Traditional Cultured Foods Ferment Edible Democracy
Kombucha, a fermented drink touted for its medicinal benefits, now greets customers from nearly every beverage shelf in the Seattle-metro Area, with more varieties than some sodas. It’s so ingrained in our beverage culture, the Seattle Seahawks have an official kombucha, Humm. And while the ‘buch is experiencing an upsurge in acceptance and popularity, it’s an ancient beverage brewed and consumed for hundreds of years, and is one of many traditional foods helping us achieve edible democracy.
What Is Food Fermentation?
Produced using a SCOBY (Symbiotic Colony of Bacteria and Yeast) to ferment sugar-sweetened tea, this probiotic drink is present in a variety of societies and their food cultures across east and Southeast Asia and the Americas. Methods of deliberate fermentation reflect natural processes of fermentation and are likely part of our history since before its recording.
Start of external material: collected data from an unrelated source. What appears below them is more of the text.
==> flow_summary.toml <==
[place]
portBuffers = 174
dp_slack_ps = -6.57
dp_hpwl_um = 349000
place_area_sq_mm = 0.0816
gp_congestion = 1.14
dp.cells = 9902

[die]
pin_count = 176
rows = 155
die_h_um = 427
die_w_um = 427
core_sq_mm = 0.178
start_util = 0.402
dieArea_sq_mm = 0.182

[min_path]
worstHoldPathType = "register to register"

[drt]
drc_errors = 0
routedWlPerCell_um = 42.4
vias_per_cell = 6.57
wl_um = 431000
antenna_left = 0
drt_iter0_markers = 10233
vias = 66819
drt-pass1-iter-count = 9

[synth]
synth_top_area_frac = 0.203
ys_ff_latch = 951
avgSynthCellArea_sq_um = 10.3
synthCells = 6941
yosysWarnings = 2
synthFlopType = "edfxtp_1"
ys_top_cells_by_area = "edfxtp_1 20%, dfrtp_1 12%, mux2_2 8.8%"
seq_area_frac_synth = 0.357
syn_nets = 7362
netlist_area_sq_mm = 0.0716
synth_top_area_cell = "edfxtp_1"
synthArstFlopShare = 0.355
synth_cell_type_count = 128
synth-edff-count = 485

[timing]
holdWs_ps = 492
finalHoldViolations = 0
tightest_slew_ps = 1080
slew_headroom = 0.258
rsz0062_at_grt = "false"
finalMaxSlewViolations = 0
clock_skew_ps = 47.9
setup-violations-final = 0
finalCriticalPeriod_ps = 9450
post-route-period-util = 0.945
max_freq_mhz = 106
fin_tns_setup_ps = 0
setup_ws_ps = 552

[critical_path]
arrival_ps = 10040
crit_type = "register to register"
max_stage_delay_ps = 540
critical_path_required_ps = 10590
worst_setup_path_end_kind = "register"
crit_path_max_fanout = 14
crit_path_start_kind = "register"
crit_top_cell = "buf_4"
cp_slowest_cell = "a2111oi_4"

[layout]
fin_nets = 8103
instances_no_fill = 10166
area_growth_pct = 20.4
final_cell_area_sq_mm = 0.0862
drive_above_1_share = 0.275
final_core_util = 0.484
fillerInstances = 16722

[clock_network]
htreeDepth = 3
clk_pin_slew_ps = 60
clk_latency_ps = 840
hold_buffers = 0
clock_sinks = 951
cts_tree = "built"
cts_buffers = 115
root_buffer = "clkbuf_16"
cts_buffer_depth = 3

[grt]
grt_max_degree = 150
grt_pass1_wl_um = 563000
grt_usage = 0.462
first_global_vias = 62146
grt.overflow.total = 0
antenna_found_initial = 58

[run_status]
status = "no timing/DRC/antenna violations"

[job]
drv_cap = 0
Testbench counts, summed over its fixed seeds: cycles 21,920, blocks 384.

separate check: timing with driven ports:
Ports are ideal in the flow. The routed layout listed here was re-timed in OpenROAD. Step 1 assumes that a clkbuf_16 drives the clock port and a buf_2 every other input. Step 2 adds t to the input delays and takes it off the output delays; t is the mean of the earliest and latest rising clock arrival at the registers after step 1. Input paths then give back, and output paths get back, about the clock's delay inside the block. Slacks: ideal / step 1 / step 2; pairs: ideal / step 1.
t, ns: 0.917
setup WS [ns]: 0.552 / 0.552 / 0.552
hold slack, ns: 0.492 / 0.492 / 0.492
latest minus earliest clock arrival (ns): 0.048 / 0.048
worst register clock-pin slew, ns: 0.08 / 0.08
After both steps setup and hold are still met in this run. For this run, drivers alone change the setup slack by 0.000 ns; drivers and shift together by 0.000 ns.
Background: an optimization exercise with open tools, aiming at a short achievable clock period and few clock cycles per item. Do not read the settings as production practice.
In this exercise RTL edits were held to simulation tests only and were not proved equivalent to the original.
Power and IR drop assume default switching activity.

$ cat flow/config.mk
export PLATFORM = sky130hd
export DESIGN_NAME = mrx_top
export DESIGN_NICKNAME = mrx_top
export VERILOG_FILES = /design/flow/design.v
export SDC_FILE = /design/flow/constraint.sdc
export NUM_CORES = 4
export LEC_CHECK = 0
export CAP_MARGIN = 20
export CORE_MARGIN = 2
export CORE_UTILIZATION = 40
export SLEW_MARGIN = 20
$ cat flow/constraint.sdc
create_clock -name core_clock -period 5.0 [get_ports {clk}]
set_input_delay 1.0000 -clock core_clock [delete_from_list [all_inputs] [get_ports {clk}]]
set_output_delay 1.0000 -clock core_clock [all_outputs]
set_load 0.01 [all_outputs]
Background: an optimization exercise with open tools, aiming at small area, a short achievable clock period and few clock cycles. Do not read the settings as production practice.
Function was checked by simulation only, so behaviour that the tests miss may differ from the original.

== run 2 ==
## gcn_top
module gcn_top (
    input  logic                                      clk,
    input  logic                                      rst_n,
    input  logic                                      start,
    input  logic [6-1:0][3-1:0]    edge_src,
    input  logic [6-1:0][3-1:0]    edge_dst,
    input  logic [6-1:0][5-1:0]    feat_col,
    input  logic [3-1:0][5-1:0]  weight_row,
    output logic                                      feat_re,
    output logic [4-1:0]                    feat_addr,
    output logic [6-1:0][2-1:0]   y,
    output logic                                      done
);
Size: about 4400 cells after synthesis, roughly 43000 sq um of cells after synthesis.
clock: 7.5 ns
lec_check: 0
abc_clock_period_in_ps: 3000
cap_margin: 20
core_margin: 2
core_utilization: 40
cts_buf_list: sky130_fd_sc_hd__clkbuf_8
cts_cluster_diameter: 60
cts_cluster_size: 16
setup_slack_margin: 4.0
slew_margin: 20
synth_hierarchical: 1
run.sh (not shown) runs the stock make flow with config.mk's settings and CLKGATE_MAP_FILE= SYNTH_SCRIPT=/design/flow/synth_recipe.tcl, a recipe that flattens the netlist after the stock synthesis.
Testbench counts of run 2, summed over its fixed seeds: cycles 8,064.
Fermentation is the conversion of sugars and other carbohydrates into alcohol or preservative organic acids and carbon dioxide. In addition to creating alcoholic beverages and leavened bread, fermentation is used to enrich the diversity of flavors, aromas, and textures in food substrates; to preserve foods; to enrich the nutrient values of foods and to reduce anti-nutrients; and to reduce cooking time and associated fuel resources.
Food Fermenting Keeps Traditions Alive
As a form of food processing, fermentation may contribute to alternative modes of food production, processing, distribution, consumption, and management of post-consumption material in the current national and global system. Our current food systems rely heavily on industrial methods, huge chemical inputs, long-distance transportation, homogenization, and rapid consumption of empty calories and chemical additives, yielding enormous waste.
Kombucha, as virtually any food or drink, is possible to create from locally and sustainably-grown foods, either in community-situated enterprises or cottage industries, by groups or organizations serving the direct needs of its members, or in homes. Enduring relationships based on fair exchange arise out of the principle and practice of buying or acquiring locally from responsible producers and value-added producers.
In this web of relationships, cultural and culinary democracy have the chance to express themselves as long-lived special traditions in food preparation. These traditions are preserved and passed forward to future generations. And the opportunity for experimentation in each home or community is also present. A wide diversity of unique or distinctive recipes are generated by experimentation and relationship building, contributing to the gastromic wealth and nutritional resources enjoyed by individuals, families, and other social groups. A democracy of food options. An edible democracy.